Switching perspective: Comparing ground-level and bird’s-eye views for bees navigating clutter

  1. Neurobiology, Faculty of Biology, Bielefeld University, 33615 Bielefeld, Germany
  2. School of Public Health and Department of Business Administration and Economics, Bielefeld University, 33615 Bielefeld, Germany
  3. Research Center on Animal Cognition (CRCA), Center for Integrative Biology (CBI); CNRS, University Paul Sabatier - Toulouse III, 31062 Toulouse, France

Peer review process

Not revised: This Reviewed Preprint includes the authors’ original preprint (without revision), an eLife assessment, public reviews, and a provisional response from the authors.

Read more about eLife’s peer review process.

Editors

  • Reviewing Editor
    Gordon Berman
    Emory University, Atlanta, United States of America
  • Senior Editor
    Claude Desplan
    New York University, New York, United States of America

Reviewer #1 (Public Review):

Summary:

In this paper, the authors aimed to test the ability of bumblebees to use bird-view and ground-view for homing in cluttered landscapes.
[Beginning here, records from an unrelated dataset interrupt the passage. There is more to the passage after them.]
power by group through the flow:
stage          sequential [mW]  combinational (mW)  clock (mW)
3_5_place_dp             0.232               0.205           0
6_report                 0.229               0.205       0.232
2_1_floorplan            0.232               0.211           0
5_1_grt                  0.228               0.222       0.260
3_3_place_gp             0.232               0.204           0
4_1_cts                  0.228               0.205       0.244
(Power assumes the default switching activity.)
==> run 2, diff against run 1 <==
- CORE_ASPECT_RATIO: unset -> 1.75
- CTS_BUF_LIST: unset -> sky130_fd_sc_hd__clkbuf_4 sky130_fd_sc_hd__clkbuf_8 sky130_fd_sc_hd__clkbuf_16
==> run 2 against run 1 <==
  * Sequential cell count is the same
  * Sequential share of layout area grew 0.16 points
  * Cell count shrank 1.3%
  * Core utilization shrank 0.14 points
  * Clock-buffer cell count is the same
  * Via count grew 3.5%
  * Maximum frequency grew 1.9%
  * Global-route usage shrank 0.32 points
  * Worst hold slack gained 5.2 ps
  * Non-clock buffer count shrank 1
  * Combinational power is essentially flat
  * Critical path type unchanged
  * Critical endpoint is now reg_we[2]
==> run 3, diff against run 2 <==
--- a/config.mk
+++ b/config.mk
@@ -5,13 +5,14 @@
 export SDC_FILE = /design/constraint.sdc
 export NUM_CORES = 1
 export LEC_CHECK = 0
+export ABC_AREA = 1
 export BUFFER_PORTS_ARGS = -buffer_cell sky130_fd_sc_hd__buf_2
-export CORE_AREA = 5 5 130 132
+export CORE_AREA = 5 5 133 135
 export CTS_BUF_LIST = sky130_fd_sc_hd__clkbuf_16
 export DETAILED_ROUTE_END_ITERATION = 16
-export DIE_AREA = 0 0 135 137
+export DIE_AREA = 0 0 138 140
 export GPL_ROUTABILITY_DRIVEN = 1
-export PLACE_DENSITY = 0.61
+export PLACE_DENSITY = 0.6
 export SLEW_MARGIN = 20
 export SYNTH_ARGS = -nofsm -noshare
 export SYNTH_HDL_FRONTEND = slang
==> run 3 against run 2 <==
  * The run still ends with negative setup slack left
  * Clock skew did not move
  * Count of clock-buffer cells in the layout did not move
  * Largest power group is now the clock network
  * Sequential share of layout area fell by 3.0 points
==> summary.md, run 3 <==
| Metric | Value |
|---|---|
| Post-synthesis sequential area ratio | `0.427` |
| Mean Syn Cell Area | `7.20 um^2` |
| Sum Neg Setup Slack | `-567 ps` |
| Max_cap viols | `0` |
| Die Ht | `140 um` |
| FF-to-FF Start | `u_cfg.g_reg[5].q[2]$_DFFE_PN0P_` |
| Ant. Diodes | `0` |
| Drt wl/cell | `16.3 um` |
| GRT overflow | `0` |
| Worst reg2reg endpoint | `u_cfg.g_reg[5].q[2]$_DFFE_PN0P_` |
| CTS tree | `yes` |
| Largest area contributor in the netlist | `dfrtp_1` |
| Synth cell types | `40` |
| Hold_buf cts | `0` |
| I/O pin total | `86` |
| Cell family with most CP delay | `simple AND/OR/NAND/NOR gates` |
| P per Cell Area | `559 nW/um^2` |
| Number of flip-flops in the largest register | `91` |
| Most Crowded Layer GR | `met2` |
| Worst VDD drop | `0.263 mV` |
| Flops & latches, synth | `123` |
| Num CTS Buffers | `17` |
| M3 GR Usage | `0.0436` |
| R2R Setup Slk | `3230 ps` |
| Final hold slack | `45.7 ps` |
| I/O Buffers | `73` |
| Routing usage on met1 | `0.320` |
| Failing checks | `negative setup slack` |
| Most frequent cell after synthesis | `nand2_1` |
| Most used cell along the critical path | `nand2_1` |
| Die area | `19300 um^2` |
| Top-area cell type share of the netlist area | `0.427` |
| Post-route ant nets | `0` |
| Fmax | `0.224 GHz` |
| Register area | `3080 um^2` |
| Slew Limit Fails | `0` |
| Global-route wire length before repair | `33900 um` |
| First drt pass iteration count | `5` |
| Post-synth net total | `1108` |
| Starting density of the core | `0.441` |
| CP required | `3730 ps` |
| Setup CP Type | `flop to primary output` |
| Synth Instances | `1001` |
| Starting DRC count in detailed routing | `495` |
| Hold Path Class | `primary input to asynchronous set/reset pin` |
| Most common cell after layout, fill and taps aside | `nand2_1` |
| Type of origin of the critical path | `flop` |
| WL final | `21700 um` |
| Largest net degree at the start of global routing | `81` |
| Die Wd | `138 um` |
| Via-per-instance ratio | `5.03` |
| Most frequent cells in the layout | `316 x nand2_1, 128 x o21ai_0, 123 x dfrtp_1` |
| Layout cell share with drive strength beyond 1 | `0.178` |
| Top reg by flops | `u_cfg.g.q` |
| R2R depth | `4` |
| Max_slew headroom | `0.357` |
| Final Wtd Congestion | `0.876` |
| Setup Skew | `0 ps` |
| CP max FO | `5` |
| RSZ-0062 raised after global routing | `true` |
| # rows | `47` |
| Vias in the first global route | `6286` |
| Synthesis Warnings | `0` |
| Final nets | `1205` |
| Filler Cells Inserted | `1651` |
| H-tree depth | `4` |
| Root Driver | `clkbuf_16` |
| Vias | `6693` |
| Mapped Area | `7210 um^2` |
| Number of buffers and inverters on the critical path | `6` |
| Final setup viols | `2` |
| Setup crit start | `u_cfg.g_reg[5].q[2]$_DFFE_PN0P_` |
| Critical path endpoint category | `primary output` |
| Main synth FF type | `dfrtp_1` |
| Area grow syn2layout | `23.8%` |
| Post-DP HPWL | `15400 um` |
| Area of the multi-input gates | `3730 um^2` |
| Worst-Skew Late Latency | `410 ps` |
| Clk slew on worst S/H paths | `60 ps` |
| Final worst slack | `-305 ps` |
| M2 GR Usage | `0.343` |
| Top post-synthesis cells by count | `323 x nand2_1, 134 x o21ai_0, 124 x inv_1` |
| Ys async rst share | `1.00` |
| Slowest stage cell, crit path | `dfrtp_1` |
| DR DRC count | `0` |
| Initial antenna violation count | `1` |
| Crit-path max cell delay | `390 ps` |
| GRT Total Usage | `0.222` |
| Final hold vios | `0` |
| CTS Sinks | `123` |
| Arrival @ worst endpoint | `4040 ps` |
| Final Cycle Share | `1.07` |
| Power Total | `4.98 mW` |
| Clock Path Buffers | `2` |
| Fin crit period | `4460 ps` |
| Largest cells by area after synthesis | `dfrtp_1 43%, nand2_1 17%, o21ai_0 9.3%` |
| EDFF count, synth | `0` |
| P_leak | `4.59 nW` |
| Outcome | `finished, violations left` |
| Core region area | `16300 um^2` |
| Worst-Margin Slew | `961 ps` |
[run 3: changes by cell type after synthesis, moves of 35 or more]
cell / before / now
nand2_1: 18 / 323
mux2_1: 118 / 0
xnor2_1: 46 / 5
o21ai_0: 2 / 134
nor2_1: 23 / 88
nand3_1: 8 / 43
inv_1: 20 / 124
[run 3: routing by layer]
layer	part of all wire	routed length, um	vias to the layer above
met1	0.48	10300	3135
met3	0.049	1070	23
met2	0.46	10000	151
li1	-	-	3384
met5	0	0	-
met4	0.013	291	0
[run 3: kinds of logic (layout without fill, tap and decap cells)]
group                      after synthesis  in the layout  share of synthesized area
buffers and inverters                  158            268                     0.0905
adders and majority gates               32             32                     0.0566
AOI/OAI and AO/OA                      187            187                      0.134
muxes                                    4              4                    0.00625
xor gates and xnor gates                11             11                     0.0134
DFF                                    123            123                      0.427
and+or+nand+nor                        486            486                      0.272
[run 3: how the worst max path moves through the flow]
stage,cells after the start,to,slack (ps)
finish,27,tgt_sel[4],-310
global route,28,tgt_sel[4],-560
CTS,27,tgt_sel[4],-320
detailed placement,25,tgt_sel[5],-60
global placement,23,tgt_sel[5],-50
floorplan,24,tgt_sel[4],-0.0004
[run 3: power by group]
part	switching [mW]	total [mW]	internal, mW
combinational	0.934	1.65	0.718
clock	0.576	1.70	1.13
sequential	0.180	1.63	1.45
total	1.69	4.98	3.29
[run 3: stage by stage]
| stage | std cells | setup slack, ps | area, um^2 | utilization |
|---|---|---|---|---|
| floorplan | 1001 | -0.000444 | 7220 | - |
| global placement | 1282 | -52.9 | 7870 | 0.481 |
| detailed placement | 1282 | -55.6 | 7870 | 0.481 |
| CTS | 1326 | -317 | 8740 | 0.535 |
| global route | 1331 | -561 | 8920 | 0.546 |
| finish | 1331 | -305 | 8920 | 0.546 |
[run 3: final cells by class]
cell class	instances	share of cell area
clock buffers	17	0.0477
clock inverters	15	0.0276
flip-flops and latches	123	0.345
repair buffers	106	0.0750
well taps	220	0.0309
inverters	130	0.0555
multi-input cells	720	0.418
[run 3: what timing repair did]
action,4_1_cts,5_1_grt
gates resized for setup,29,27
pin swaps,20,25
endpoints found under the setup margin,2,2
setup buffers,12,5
## src/rtl/cwf_pkg.sv

```systemverilog
package cwf_pkg;

    typedef enum logic {
        FILL_IDLE = 1'b0,
        FILL_BUSY = 1'b1
    } fill_phase_e;

endpackage

```

## src/rtl/cwf_wrap_seq.sv

```systemverilog
// Next word slot and beat count for one accepted response beat.
module cwf_wrap_seq #(
    parameter int OFF_W = 3
) (
    input  logic [OFF_W-1:0] ptr_i,
    input  logic [OFF_W-1:0] cnt_i,
    output logic [OFF_W-1:0] ptr_next_o,
    output logic [OFF_W-1:0] cnt_next_o,
    output logic             first_o,
    output logic             last_o
);
    // The slot width matches the line size, so the increment wraps the line.
    assign ptr_next_o = ptr_i + OFF_W'(1);
    assign cnt_next_o = cnt_i + OFF_W'(1);
    assign first_o    = (cnt_i == '0);
    assign last_o     = &cnt_i;
endmodule

```

## src/rtl/cwf_word_mask.sv

```systemverilog
// Per-slot record of which words of the line have been written.
module cwf_word_mask #(
    parameter int WORDS = 8,
    parameter int OFF_W = $clog2(WORDS)
) (
    input  logic [WORDS-1:0] mask_i,
    input  logic             clear_i,
    input  logic             set_en_i,
    input  logic [OFF_W-1:0] set_idx_i,
    output logic [WORDS-1:0] mask_o
);
    for (genvar w = 0; w < WORDS; w++) begin : g_slot
        always_comb begin
            if (clear_i) begin
                mask_o[w] = 1'b0;
            end else begin
                mask_o[w] = mask_i[w] | (set_en_i && (set_idx_i == OFF_W'(w)));
            end
        end
    end
endmodule

```

## src/rtl/cwf_hazard.sv

```systemverilog
// Hold-off decision for a processor access that hits the line being filled.
module cwf_hazard #(
    parameter int WORDS  = 8,
    parameter int OFF_W  = $clog2(WORDS),
    parameter int LINE_W = 27
) (
    input  logic              busy_i,
    input  logic [LINE_W-1:0] fill_line_i,
    input  logic [WORDS-1:0]  written_i,
    input  logic              acc_valid_i,
    input  logic [LINE_W-1:0] acc_line_i,
    input  logic [OFF_W-1:0]  acc_off_i,
    output logic              stall_o
);
    logic same_line;
    logic word_here;

    assign same_line = (acc_line_i == fill_line_i);
    assign word_here = written_i[acc_off_i];
    assign stall_o   = acc_valid_i & busy_i & same_line & ~word_here;
endmodule

```

## src/rtl/cwf_line_fill.sv

```systemverilog
module cwf_line_fill
    import cwf_pkg::*;
#(
    parameter int ADDR_W   = 32,
    parameter int DATA_W   = 32,
    parameter int WORDS    = 8,
    parameter int WORD_BYT = 4
) (
    input  logic                     clk,
    input  logic                     rst_n,
    input  logic                     miss_valid,
    input  logic [ADDR_W-1:0]        miss_addr,
    output logic                     miss_ready,
    output logic                     mem_req_valid,
    output logic [ADDR_W-1:0]        mem_req_addr,
    input  logic                     rsp_valid,
    input  logic [DATA_W-1:0]        rsp_data,
    output logic                     lb_we,
    output logic [$clog2(WORDS)-1:0] lb_idx,
    output logic [DATA_W-1:0]        lb_wdata,
    output logic                     cpu_data_valid,
    output logic [DATA_W-1:0]        cpu_data,
    output logic                     fill_done,
    input  logic                     acc_valid,
    input  logic [ADDR_W-1:0]        acc_addr,
    output logic                     acc_stall
);
    localparam int OFF_W  = $clog2(WORDS);
    localparam int BYTE_W = $clog2(WORD_BYT);
    localparam int LINE_W = ADDR_W - OFF_W - BYTE_W;

    typedef struct packed {
        fill_phase_e       phase;
        logic [LINE_W-1:0] line;
        logic [OFF_W-1:0]  ptr;
        logic [OFF_W-1:0]  cnt;
        logic [WORDS-1:0]  written;
    } fill_st_t;

    fill_st_t st_d, st_q;

    // Address fields
    logic [LINE_W-1:0] miss_line, acc_line;
    logic [OFF_W-1:0]  miss_off, acc_off;
    logic              unused_byte_bits;

    assign miss_line        = miss_addr[ADDR_W-1 -: LINE_W];
    assign miss_off         = miss_addr[BYTE_W +: OFF_W];
    assign acc_line         = acc_addr[ADDR_W-1 -: LINE_W];
    assign acc_off          = acc_addr[BYTE_W +: OFF_W];
    assign unused_byte_bits = ^{miss_addr[BYTE_W-1:0], acc_addr[BYTE_W-1:0]};

    // Handshake terms
    logic busy, take_miss, beat;
    assign busy      = (st_q.phase == FILL_BUSY);
    assign take_miss = miss_valid & ~busy;
    assign beat      = rsp_valid & busy;

    // Slot sequencing
    logic [OFF_W-1:0] ptr_nx, cnt_nx;
    logic             first_beat, last_beat;

    cwf_wrap_seq #(.OFF_W(OFF_W)) u_seq (
        .ptr_i      (st_q.ptr),
        .cnt_i      (st_q.cnt),
        .ptr_next_o (ptr_nx),
        .cnt_next_o (cnt_nx),
        .first_o    (first_beat),
        .last_o     (last_beat)
    );

    // Written-slot record
    logic [WORDS-1:0] written_nx;

    cwf_word_mask #(.WORDS(WORDS), .OFF_W(OFF_W)) u_mask (
        .mask_i    (st_q.written),
        .clear_i   (take_miss),
        .set_en_i  (beat),
        .set_idx_i (st_q.ptr),
        .mask_o    (written_nx)
    );

    // Processor access hold-off
    cwf_hazard #(.WORDS(WORDS), .OFF_W(OFF_W), .LINE_W(LINE_W)) u_haz (
        .busy_i      (busy),
        .fill_line_i (st_q.line),
        .written_i   (st_q.written),
        .acc_valid_i (acc_valid),
        .acc_line_i  (acc_line),
        .acc_off_i   (acc_off),
        .stall_o     (acc_stall)
    );

    // Next-state
    always_comb begin
        st_d         = st_q;
        st_d.written = written_nx;
        if (take_miss) begin
            st_d.phase = FILL_BUSY;
            st_d.line  = miss_line;
            st_d.ptr   = miss_off;
            st_d.cnt   = '0;
        end else if (beat) begin
            st_d.ptr = ptr_nx;
            st_d.cnt = cnt_nx;
            if (last_beat) begin
                st_d.phase = FILL_IDLE;
            end
        end
    end

    always_ff @(posedge clk) begin
        if (!rst_n) begin
            st_q <= '{phase: FILL_IDLE, line: '0, ptr: '0, cnt: '0, written: '0};
        end else begin
            st_q <= st_d;
        end
    end

    // Outputs
    assign miss_ready     = ~busy;
    assign mem_req_valid  = take_miss;
    assign mem_req_addr   = {miss_line, miss_off, {BYTE_W{1'b0}}};
    assign lb_we          = beat;
    assign lb_idx         = st_q.ptr;
    assign lb_wdata       = rsp_data;
    assign cpu_data_valid = beat & first_beat;
    assign cpu_data       = rsp_data;
    assign fill_done      = beat & last_beat;
endmodule

```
Using modelling and behavioural experiments, the authors showed that bumblebees rely most on ground-views for homing.

Strengths:

The behavioural experiments are well-designed, and the statistical analyses are appropriate for the data presented.

Weaknesses:

Views of animals are from a rather small catchment area.

Missing a discussion on why image difference functions were sufficient to explain homing in wasps (Murray and Zeil 2017).

The artificial habitat is not really 'cluttered' since landmarks are quite uniform, making it difficult to infer ecological relevance.

Reviewer #2 (Public Review):

Summary:

In a 1.5m diameter, 0.8m high circular arena bumblebees were accustomed to exiting the entrance to their nest on the floor surrounded by an array of identical cylindrical landmarks and to forage in an adjacent compartment which they could reach through an exit tube in the arena wall at a height of 28cm. The movements of one group of bees were restricted to a height of 30cm, the height of the landmark array, while the other group was able to move up to heights of 80cm, thus being able to see the landmark array from above.

During one series of tests, the flights of bees returning from the foraging compartment were recorded as they tried to reach the nest entrance on the floor of the arena with the landmark array shifted to various positions away from the true nest entrance location. The results of these tests showed that the bees searched for the net entrance in the location that was defined by the landmark array.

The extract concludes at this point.